Thursday, November 22, 2012

Deadening Silence

Have you ever gone through seasons when it feels like God is absolutely silent? Where it feels like he answers other people's prayers, but not yours? Or maybe he does answer some prayers, but not the ones that are really heavy on your heart? I've been feeling like that for the past three or so months as I entered this semester and some new and challenging situations. It's been hard to be walking towards marriage with a man I love and treasure and at the same time to be fighting for answers from God that he doesn't seem willing (or ready) to give me.
Today, a friend's very simple email to me convicted me that while I entered into some of these situations willingly (some, not so willingly) in every instance I feel like I have been running hard to find a way out. I have not been seeking to truly learn what God has, to allow my heart to be content, and to bring God glory through it.
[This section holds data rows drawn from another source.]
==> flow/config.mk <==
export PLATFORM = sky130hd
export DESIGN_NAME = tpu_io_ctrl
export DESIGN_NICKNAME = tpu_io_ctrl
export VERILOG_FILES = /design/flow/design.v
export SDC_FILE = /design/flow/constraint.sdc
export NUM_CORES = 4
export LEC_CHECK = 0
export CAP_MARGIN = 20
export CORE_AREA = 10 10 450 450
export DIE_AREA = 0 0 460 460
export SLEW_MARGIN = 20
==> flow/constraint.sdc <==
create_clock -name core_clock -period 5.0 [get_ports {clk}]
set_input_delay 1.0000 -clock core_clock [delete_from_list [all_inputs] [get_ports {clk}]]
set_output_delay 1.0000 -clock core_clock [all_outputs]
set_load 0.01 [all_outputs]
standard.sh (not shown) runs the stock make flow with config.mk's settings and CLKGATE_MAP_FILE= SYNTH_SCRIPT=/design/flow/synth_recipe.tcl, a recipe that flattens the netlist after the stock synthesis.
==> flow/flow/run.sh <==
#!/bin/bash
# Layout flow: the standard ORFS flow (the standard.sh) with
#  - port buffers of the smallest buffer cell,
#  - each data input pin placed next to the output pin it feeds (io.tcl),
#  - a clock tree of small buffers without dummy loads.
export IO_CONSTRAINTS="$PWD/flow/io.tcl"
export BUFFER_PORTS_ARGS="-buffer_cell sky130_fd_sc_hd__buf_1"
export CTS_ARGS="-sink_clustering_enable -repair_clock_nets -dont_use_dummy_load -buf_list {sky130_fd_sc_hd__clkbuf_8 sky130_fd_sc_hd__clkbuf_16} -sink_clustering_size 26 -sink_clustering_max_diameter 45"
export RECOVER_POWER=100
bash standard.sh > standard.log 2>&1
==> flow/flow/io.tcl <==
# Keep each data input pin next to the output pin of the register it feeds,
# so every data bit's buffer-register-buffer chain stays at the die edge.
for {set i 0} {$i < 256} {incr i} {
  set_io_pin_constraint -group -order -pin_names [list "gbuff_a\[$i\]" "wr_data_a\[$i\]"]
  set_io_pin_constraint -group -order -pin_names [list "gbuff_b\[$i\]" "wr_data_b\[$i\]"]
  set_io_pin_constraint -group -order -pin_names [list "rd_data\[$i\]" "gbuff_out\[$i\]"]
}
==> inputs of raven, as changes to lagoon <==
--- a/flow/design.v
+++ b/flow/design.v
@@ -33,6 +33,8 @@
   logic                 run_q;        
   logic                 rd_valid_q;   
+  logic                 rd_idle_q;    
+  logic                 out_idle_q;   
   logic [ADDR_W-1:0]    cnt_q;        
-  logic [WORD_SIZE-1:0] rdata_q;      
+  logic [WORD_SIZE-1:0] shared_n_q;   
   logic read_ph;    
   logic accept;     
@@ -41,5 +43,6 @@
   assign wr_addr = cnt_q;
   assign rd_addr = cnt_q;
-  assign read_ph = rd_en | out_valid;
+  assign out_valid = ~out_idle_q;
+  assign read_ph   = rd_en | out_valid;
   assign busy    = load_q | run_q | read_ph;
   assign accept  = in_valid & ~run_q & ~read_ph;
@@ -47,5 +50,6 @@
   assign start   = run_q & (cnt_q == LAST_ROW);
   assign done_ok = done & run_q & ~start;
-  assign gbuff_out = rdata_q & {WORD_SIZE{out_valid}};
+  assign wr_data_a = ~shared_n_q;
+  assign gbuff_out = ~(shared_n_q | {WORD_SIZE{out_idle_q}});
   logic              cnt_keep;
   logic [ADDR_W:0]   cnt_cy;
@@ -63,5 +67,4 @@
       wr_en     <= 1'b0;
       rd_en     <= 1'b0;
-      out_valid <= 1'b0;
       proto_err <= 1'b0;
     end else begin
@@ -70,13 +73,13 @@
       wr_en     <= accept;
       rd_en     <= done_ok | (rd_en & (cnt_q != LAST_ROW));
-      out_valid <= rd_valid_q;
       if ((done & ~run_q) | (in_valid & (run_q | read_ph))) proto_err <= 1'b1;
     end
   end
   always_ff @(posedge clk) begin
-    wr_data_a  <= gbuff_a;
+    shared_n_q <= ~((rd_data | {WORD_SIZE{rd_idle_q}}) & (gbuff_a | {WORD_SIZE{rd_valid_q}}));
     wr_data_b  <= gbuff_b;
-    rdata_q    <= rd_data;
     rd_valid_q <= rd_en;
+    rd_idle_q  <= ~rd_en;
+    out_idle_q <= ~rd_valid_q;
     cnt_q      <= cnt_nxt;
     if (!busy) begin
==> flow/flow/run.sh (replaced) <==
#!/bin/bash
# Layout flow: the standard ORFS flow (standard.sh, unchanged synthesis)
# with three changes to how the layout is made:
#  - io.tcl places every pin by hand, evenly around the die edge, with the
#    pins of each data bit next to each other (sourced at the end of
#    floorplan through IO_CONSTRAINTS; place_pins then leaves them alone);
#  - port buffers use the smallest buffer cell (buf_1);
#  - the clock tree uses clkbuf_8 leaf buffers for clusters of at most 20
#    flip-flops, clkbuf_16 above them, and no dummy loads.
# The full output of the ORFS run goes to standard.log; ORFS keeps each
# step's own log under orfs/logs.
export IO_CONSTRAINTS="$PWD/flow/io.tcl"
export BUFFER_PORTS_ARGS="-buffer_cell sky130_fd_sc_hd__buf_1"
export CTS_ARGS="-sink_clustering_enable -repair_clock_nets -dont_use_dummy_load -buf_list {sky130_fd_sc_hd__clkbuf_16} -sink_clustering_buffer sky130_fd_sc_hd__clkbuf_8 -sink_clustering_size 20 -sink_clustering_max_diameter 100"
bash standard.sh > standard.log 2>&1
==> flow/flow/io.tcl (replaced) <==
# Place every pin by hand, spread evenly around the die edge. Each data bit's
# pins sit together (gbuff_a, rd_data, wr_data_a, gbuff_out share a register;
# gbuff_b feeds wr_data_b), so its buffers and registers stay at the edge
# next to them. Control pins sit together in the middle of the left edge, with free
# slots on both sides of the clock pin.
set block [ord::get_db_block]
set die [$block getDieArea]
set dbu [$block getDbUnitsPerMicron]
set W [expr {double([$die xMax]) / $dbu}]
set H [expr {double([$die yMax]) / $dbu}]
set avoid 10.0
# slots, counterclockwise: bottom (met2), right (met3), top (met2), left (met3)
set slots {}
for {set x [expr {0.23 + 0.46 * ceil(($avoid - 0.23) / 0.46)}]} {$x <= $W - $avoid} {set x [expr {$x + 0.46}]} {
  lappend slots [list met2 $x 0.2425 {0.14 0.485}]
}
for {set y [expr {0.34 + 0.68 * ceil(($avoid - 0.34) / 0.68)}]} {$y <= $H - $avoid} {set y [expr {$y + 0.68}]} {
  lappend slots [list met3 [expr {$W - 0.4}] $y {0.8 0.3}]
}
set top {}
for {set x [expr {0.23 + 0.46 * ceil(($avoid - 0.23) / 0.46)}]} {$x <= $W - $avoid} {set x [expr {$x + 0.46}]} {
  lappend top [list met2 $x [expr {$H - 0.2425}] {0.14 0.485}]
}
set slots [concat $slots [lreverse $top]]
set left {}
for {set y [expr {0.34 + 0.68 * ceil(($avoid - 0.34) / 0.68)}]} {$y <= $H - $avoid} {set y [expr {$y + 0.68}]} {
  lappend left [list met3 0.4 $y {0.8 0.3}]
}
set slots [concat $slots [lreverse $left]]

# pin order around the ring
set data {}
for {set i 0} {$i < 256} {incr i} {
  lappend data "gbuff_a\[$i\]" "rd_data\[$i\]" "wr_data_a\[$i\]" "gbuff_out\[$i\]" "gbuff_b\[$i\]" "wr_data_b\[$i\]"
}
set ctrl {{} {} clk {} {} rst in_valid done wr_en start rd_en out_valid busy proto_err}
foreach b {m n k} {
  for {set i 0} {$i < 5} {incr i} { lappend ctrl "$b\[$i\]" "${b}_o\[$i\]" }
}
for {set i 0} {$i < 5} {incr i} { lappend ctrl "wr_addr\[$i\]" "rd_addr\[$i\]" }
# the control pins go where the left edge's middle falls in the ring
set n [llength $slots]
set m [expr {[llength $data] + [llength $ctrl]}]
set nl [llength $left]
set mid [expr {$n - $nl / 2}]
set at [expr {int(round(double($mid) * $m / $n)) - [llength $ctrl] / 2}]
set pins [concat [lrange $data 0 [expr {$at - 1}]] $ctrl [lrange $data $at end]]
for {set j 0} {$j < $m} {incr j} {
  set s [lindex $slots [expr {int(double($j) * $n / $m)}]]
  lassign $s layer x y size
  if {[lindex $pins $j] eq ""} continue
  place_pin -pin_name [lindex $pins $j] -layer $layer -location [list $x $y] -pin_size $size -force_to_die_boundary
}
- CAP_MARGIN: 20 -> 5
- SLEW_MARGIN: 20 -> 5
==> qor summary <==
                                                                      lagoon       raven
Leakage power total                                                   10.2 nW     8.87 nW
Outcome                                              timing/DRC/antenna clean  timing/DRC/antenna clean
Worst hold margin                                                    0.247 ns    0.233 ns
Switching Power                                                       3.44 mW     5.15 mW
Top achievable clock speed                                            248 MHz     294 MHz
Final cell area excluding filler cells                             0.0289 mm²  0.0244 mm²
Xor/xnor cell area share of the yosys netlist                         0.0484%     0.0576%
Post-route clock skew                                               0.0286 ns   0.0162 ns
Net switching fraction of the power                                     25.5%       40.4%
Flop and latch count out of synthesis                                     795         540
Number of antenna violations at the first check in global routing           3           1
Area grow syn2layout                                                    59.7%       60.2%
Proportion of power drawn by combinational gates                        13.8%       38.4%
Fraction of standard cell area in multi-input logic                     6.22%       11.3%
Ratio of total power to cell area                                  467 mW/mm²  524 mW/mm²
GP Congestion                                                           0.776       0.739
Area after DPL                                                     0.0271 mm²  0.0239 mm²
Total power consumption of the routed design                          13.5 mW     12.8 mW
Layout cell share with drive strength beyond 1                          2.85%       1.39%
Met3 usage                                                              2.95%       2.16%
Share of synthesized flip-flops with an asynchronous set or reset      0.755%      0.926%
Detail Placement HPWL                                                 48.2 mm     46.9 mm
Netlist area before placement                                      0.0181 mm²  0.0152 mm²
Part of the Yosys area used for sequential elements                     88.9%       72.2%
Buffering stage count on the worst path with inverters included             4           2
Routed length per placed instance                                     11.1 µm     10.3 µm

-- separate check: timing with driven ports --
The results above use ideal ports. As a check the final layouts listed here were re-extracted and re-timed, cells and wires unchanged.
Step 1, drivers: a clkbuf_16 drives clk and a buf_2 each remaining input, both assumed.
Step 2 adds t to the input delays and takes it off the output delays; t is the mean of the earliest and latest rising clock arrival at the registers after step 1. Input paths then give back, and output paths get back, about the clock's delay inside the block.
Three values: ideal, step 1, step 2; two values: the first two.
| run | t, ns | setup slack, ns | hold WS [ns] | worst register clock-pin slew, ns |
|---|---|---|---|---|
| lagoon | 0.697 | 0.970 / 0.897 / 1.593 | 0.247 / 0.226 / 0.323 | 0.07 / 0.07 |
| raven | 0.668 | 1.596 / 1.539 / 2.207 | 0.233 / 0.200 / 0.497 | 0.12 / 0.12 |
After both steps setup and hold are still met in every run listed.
Background: an optimization exercise with open tools, aiming at a short achievable clock period and few clock cycles. Do not read the settings as production practice. Function was checked by simulation only, so behaviour that the tests miss may differ from the original. No activity file was given, so power comes from the tool's default toggle rates.

==> flow/flow/run.sh <==
#!/bin/bash
set -euo pipefail
export BUFFER_PORTS_ARGS="-buffer_cell sky130_fd_sc_hd__buf_4"
bash standard.sh finish > flow_make.log 2>&1
==> flow/standard.sh <==
#!/bin/bash
# synth_recipe.tcl (not shown) runs the flow's synth.tcl, then flattens the netlist and writes it again
# the make line also repeats each setting of config.mk as NAME=value (left out here)
make -C /OpenROAD-flow-scripts/flow DESIGN_CONFIG=/design/flow/config.mk WORK_HOME=/design/flow/orfs CLKGATE_MAP_FILE= SYNTH_SCRIPT=/design/flow/synth_recipe.tcl "${@:-finish}"
==> flow/config.mk <==
export PLATFORM = sky130hd
export DESIGN_NAME = mipsTop
export DESIGN_NICKNAME = mipsTop
export VERILOG_FILES = /design/flow/design.v
export SDC_FILE = /design/flow/constraint.sdc
export NUM_CORES = 4
export LEC_CHECK = 0
export ABC_CLOCK_PERIOD_IN_PS = 4000
export CAP_MARGIN = 20
export CORE_MARGIN = 2
export CORE_UTILIZATION = 40
export SETUP_SLACK_MARGIN = 5
export SLEW_MARGIN = 20
==> flow/constraint.sdc <==
create_clock -name core_clock -period 10.0 [get_ports {clock}]
set_input_delay 2.0000 -clock core_clock [delete_from_list [all_inputs] [get_ports {clock}]]
set_output_delay 2.0000 -clock core_clock [all_outputs]
set_load 0.01 [all_outputs]
==> flow/design.v <==
`default_nettype none
package isaPkg;
    typedef enum logic [5:0] {
        opRType = 6'h00,
        opJ     = 6'h02,
        opJal   = 6'h03,
        opBeq   = 6'h04,
        opBne   = 6'h05,
        opAddi  = 6'h08,
        opAddiu = 6'h09,
        opSlti  = 6'h0a,
        opLw    = 6'h23,
        opSw    = 6'h2b
    } opcodeT;
    typedef enum logic [5:0] {
        fnJr  = 6'h08,
        fnAdd = 6'h20,
        fnSub = 6'h22,
        fnAnd = 6'h24,
        fnSlt = 6'h2a
    } functT;
    typedef struct packed {
        logic [4:0] rd;
        logic [4:0] shamt;
        functT      funct;
    } rFieldsT;
    typedef union packed {
        rFieldsT     r;
        logic [15:0] imm;
    } lowHalfT;
    typedef struct packed {
        logic [4:0] rs;
        logic [4:0] rt;
        lowHalfT    low;
    } regFieldsT;
    typedef union packed {
        regFieldsT   f;
        logic [25:0] target;
    } bodyT;
    typedef struct packed {
        opcodeT opcode;
        bodyT   body;
    } instrT;
endpackage
`default_nettype wire
`default_nettype none
package corePkg;
    typedef enum logic [3:0] {
        stFetch, stDecode, stExecuteR, stExecuteI, stWriteBack,
        stMemAddress, stMemRead, stMemWrite, stLoadWriteBack,
        stBranch, stJump, stJumpLink, stJumpReg,
        stOverflowTrap, stOpcodeTrap
    } stateT;
    typedef enum logic [2:0] {
        aluAdd, aluSub, aluAnd, aluSetLess, aluPassA
    } aluOpT;
    typedef enum logic [2:0] {
        pcIncrement, pcAluOut, pcJumpTarget, pcRegA,
        pcOverflowVector, pcOpcodeVector
    } pcSourceT;
    typedef enum logic [1:0] {dstRt, dstRd, dstLink} regDstT;
    typedef enum logic [1:0] {wsAluOut, wsMemData, wsPc} writeSourceT;
    typedef enum logic {srcAPc, srcARegA} aluSrcAT;
    typedef enum logic [1:0] {srcBRegB, srcBFour, srcBSignImm, srcBBranchOffset} aluSrcBT;
    typedef struct packed {
        logic        pcWrite;
        pcSourceT    pcSource;
        logic        irWrite;
        logic        regWrite;
        regDstT      regDst;
        writeSourceT writeSource;
        aluSrcAT     aluSrcA;
        aluSrcBT     aluSrcB;
        aluOpT       aluOp;
        logic        memRequest;
        logic        memWrite;
        logic        memUsesAlu;
    } controlWordT;
    typedef struct packed {
        logic                   cyc;
        logic                   stb;
        logic                   we;
        logic [32-1:0] adr;
        logic [32-1:0] dat;
    } wbRequestT;
    typedef struct packed {
        logic [32-1:0] dat;
        logic                   ack;
    } wbResponseT;
endpackage
`default_nettype wire
`timescale 1ns/100ps
`default_nettype none
module mipsTop (
    input  logic        clock,
    input  logic        reset,
    input  logic        wb_ack_i,
    input  logic [31:0] wb_dat_i,
    output logic        wb_cyc_o,
    output logic        wb_stb_o,
    output logic        wb_we_o,
    output logic [31:0] wb_adr_o,
    output logic [31:0] wb_dat_o
);
    localparam logic [5:0] OP_R = 6'h00, OP_J = 6'h02, OP_JAL = 6'h03, OP_BEQ = 6'h04,
                           OP_BNE = 6'h05, OP_ADDI = 6'h08, OP_ADDIU = 6'h09,
                           OP_SLTI = 6'h0a, OP_LW = 6'h23, OP_SW = 6'h2b;
    localparam logic [5:0] FN_JR = 6'h08, FN_ADD = 6'h20, FN_SUB = 6'h22, FN_AND = 6'h24,
                           FN_SLT = 6'h2a;
    localparam int PRE = 3;
    function automatic logic [95:0] ksPre(input logic [31:0] a, input logic [31:0] b,
                                          input logic cin);
        logic [31:0] p, gg, pp, gn, pn;
        p  = a ^ b;
        gg = a & b;
        pp = p;
        gg[0] = gg[0] | (p[0] & cin);
        for (int l = 0; l < PRE; l++) begin
            gn = gg;
            pn = pp;
            for (int i = (1 << l); i < 32; i++) begin
                gn[i] = gg[i] | (pp[i] & gg[i-(1 << l)]);
                pn[i] = pp[i] & pp[i-(1 << l)];
            end
            gg = gn;
            pp = pn;
        end
        ksPre = {p, gg, pp};
    endfunction
    function automatic logic [32:0] ksPost(input logic [95:0] pre, input logic cin);
        logic [31:0] p, gg, pp, gn, pn;
        {p, gg, pp} = pre;
        for (int l = PRE; l < 5; l++) begin
            gn = gg;
            pn = pp;
            for (int i = (1 << l); i < 32; i++) begin
                gn[i] = gg[i] | (pp[i] & gg[i-(1 << l)]);
                pn[i] = pp[i] & pp[i-(1 << l)];
            end
            gg = gn;
            pp = pn;
        end
        ksPost = {gg[31], p ^ {gg[30:0], cin}};
    endfunction
    logic        active;         
    logic [31:0] adrS;           
    logic [31:0] brT;            
    logic [95:0] preI, preR;     
    logic        cinI, cinR;
    logic        bSignI, bSignR;  
    logic [3:0]  eqGrp;          
    logic [31:0] regA;           
    logic [31:0] regB;           
    logic [31:0] pc4r;           
    logic [31:0] adrQ;           
    logic        sMem, sSw, sLw, sOvf, sImm, sBeq, sBne, sAnd, sSlt, sJal;
    logic        wbEn;           
    logic [31:1] wbSel;          
    logic [31:0][31:0] rf;       
    logic [32:0] sumI, sumR;
    logic [31:0] sum;
    logic        ovfI, ovfR, ovf, lt, eq, taken, trap;
    logic [31:0] adr;
    logic [31:0] aluRes;
    assign sumI  = ksPost(preI, cinI);
    assign sumR  = ksPost(preR, cinR);
    assign ovfI  = (regA[31] == bSignI) && (sumI[31] != regA[31]);
    assign ovfR  = (regA[31] == bSignR) && (sumR[31] != regA[31]);
    assign sum   = sImm ? sumI[31:0] : sumR[31:0];
    assign ovf   = sImm ? ovfI : ovfR;
    assign lt    = sum[31] ^ ovf;
    assign eq    = &eqGrp;
    assign taken = (sBeq && eq) || (sBne && !eq);
    assign trap  = sOvf && ovf;
    always_comb begin
        if (sMem)       adr = sumI[31:0];
        else if (trap)  adr = 32'h0000_0100;
        else if (taken) adr = brT;
        else            adr = adrS;
    end
    always_comb begin
        if (sJal)      aluRes = pc4r;
        else if (sAnd) aluRes = regA & regB;
        else if (sSlt) aluRes = {31'b0, lt};
        else           aluRes = sum;
    end
    assign wb_cyc_o = active;
    assign wb_stb_o = active;
    assign wb_we_o  = sSw;
    assign wb_adr_o = adr;
    assign wb_dat_o = regB;
    logic [5:0]  dOp, dFn;
    logic [4:0]  dRs, dRt, dRd;
    logic        dR, dAdd, dSub, dAnd, dSlt, dJr;
    logic        dAddi, dAddiu, dSlti, dBeq, dBne, dLw, dSw, dJ, dJal, dIll;
    logic        dUseImm, dMem, dOvf;
    logic [31:0] dSimm;
    logic [4:0]  dDest;
    logic        dWrites;
    assign dOp   = wb_dat_i[31:26];
    assign dFn   = wb_dat_i[5:0];
    assign dRs   = wb_dat_i[25:21];
    assign dRt   = wb_dat_i[20:16];
    assign dRd   = wb_dat_i[15:11];
    assign dSimm = {{16{wb_dat_i[15]}}, wb_dat_i[15:0]};
    assign dR     = (dOp == OP_R);
    assign dAdd   = dR && (dFn == FN_ADD);
    assign dSub   = dR && (dFn == FN_SUB);
    assign dAnd   = dR && (dFn == FN_AND);
    assign dSlt   = dR && (dFn == FN_SLT);
    assign dJr    = dR && (dFn == FN_JR);
    assign dAddi  = (dOp == OP_ADDI);
    assign dAddiu = (dOp == OP_ADDIU);
    assign dSlti  = (dOp == OP_SLTI);
    assign dBeq   = (dOp == OP_BEQ);
    assign dBne   = (dOp == OP_BNE);
    assign dLw    = (dOp == OP_LW);
    assign dSw    = (dOp == OP_SW);
    assign dJ     = (dOp == OP_J);
    assign dJal   = (dOp == OP_JAL);
    assign dIll   = !(dAdd || dSub || dAnd || dSlt || dJr || dAddi || dAddiu || dSlti ||
                      dBeq || dBne || dLw || dSw || dJ || dJal);
    assign dUseImm = dAddi || dAddiu || dSlti || dLw || dSw;
    assign dMem    = dLw || dSw;
    assign dOvf    = dAdd || dSub || dAddi;
    always_comb begin
        if (dJal)                              dDest = 5'd31;
        else if (dAdd || dSub || dAnd || dSlt) dDest = dRd;
        else                                   dDest = dRt;
    end
    assign dWrites = (dAdd || dSub || dAnd || dSlt || dAddi || dAddiu || dSlti || dLw || dJal)
                     && (dDest != 5'd0);
    logic [31:1] hitS, hitT;
    logic [31:0] rsVal, rtVal;
    always_comb begin
        rsVal = '0;
        rtVal = '0;
        for (int k = 1; k < 32; k++) begin
            hitS[k] = (dRs == 5'(k));
            hitT[k] = (dRt == 5'(k));
            rsVal = rsVal | (rf[k] & {32{hitS[k]}});
            rtVal = rtVal | (rf[k] & {32{hitT[k]}});
        end
    end
    logic        subR, subI;
    logic [31:0] opI, opR;
    logic [31:0] dPc4;
    logic [31:0] nextS;
    assign subR = dFn[1];
    assign subI = dOp[1] && !dOp[0];
    assign opI  = dSimm ^ {32{subI}};
    assign opR  = rtVal ^ {32{subR}};
    assign dPc4 = adrQ + 32'd4;
    always_comb begin
        if (dJr)             nextS = rsVal;
        else if (dJ || dJal) nextS = {dPc4[31:28], wb_dat_i[25:0], 2'b00};
        else if (dIll)       nextS = 32'h0000_0180;
        else                 nextS = dPc4;
    end
    logic fetchAck;
    logic dataAck;
    assign fetchAck = active && wb_ack_i && !sMem;
    assign dataAck  = active && wb_ack_i && sMem;
    always_ff @(posedge clock) begin
        if (reset) begin
            active <= 1'b0;
        end else begin
            active <= 1'b1;
        end
    end
    always_ff @(posedge clock) begin
        if (reset) begin
            adrS <= 32'h0000_0000;
            sMem <= 1'b0;
            sSw  <= 1'b0;
            sLw  <= 1'b0;
            sOvf <= 1'b0;
            sBeq <= 1'b0;
            sBne <= 1'b0;
            wbEn <= 1'b0;
        end else if (fetchAck) begin
            adrS <= nextS;
            sMem <= dMem;
            sSw  <= dSw;
            sLw  <= dLw;
            sOvf <= dOvf;
            sBeq <= dBeq;
            sBne <= dBne;
            wbEn <= dWrites;
        end else if (dataAck) begin
            adrS <= pc4r;
            sMem <= 1'b0;
            sSw  <= 1'b0;
            sLw  <= 1'b0;
            wbEn <= 1'b0;
        end
    end
    always_ff @(posedge clock) begin
        adrQ <= adr;
    end
    always_ff @(posedge clock) begin
        if (fetchAck) begin
            preI   <= ksPre(rsVal, opI, subI);
            preR   <= ksPre(rsVal, opR, subR);
            cinI   <= subI;
            cinR   <= subR;
            bSignI <= opI[31];
            bSignR <= opR[31];
            for (int g = 0; g < 4; g++) eqGrp[g] <= (rsVal[8*g +: 8] == rtVal[8*g +: 8]);
            brT    <= adrQ + ({dSimm[29:0], 2'b00} + 32'd4);
            regA   <= rsVal;
            regB   <= rtVal;
            pc4r   <= dPc4;
            sImm   <= dUseImm;
            sAnd   <= dAnd;
            sSlt   <= dSlt || dSlti;
            sJal   <= dJal;
            for (int k = 1; k < 32; k++) wbSel[k] <= (dDest == 5'(k));
        end
    end
    logic        wbGo;
    logic [31:0] wbData;
    assign wbGo   = wbEn && (sLw ? dataAck : !trap);
    assign wbData = sLw ? wb_dat_i : aluRes;
    assign rf[0] = '0;
    for (genvar k = 1; k < 32; k++) begin : gReg
        logic [31:0] q;
        always_ff @(posedge clock) begin
            if (wbGo && wbSel[k]) q <= wbData;
        end
        assign rf[k] = q;
    end
endmodule
`default_nettype wire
No, I have been burying my head, gritting my teeth, and running... and that running has lead to deadening silence and a lack of peace.
It can be hard to see, but every season is a gift from God - I often want to return these gifts to God, but that's more of the lack of perspective on my part then anything else. I hope and pray God continues to grow my perspective and increase my understanding of his great and deep love, especially when I am in seasons (and situations) that do not feel like a good "gift" to me.

Monday, November 19, 2012

Small Blessings

I tend to overlook the "small" answers to prayer or blessings I receive. The whole "30 days of Thankfulness" on facebook is great - it reminds people to regularly look at what God has blessed one with. Today, for example, was a beautiful day, I got RSVP cards finding out more friends will be celebrating with us (which always makes me smile), and the tiara and necklace I ordered came in.
I was thanking God for these and in the middle was reminded of the prayer he has yet to answer - namely in regards to a job and future stuff for Magnus and I, realizing I still do not have a sense of WHAT to pray for. This annoys and frustrates me. I will easily get my focus off of being thankful and on to my needs.
Yet Jesus, while on earth, gave us a model of what to pray - The Lord's Prayer (Matthew 6:9-13). Even when facing the unknown, our Lord has provided us with a manner in which to pray and seek him. So isn't that one more thing to be thankful for in the midst of a struggle?

Thursday, November 15, 2012

The Power of Scripture

I have, quite frankly, been continuing to struggle with writing. This has frustrated me as blogging/writing is something I genuinely enjoy doing. Busyness has crept in along with distractions and, quite frankly, sin. I have just felt like my head has been under water and I have nothing relevant to say (not that I do, but often God grants something).
Today, though, I realized part of my problem - I have not been in Scripture (the Bible) as I should. I sat down and just read and soaked in truth. Allowed it to encourage and uplift my heart, allowed it to speak to me and reprove me, allowed it to alter my thinking and bring it in line with truth. In all that, I realized how much I have been studying the Scriptures (a valuable thing), but I had not been engaging in a relationship with Jesus through the Scriptures outside of these studies.
It is amazing how quickly I forget the truths of God's love and care for me, what my love and care for others is to look like, and so many other things when I go away from the Scriptures. I need these reminders. I need the truth constantly in front of me, the Spirit searching me through Scriptures.
May we learn to value, treasure, and be drawn to the wonderful truths of Scripture.

Monday, November 5, 2012

Time with Jesus

Today, while driving I started talking to Jesus. I really enjoy talking with Jesus in the car, actually, there's something about the relative quiet and the fact that driving by myself is simply not my favorite, so talking with Jesus just makes it that much better.
Then I felt a little guilty because I had not spent my normal "quiet time" with Jesus. I struggle with this. I know it is SO important to have time every day where you intentionally carve it out to spend with Jesus, but does it matter where or when it is? Is it worse to have time with Jesus in the car as opposed to in your house in the morning? I'm not sure about that.
What I do know is that no matter where you are, what you're doing, Jesus loves to spend time with you. He wants to hear your heart - good, bad and ugly - and he's ok if you tell him more than once. He wants your praise - I know that sounds selfish, but when you love someone isn't the best reflection how much you talk about the him/her? That's praising Jesus. We also need to allow the Holy Spirit to direct us and not rely simply on our own humanistic understanding.
So no matter where you are (or I am) - in the car, in your house, or in Starbucks - the important thing is to bring your heart to Jesus. Acknowledge his presence, allow the Holy Spirit to move, and continue to praise him with every breath.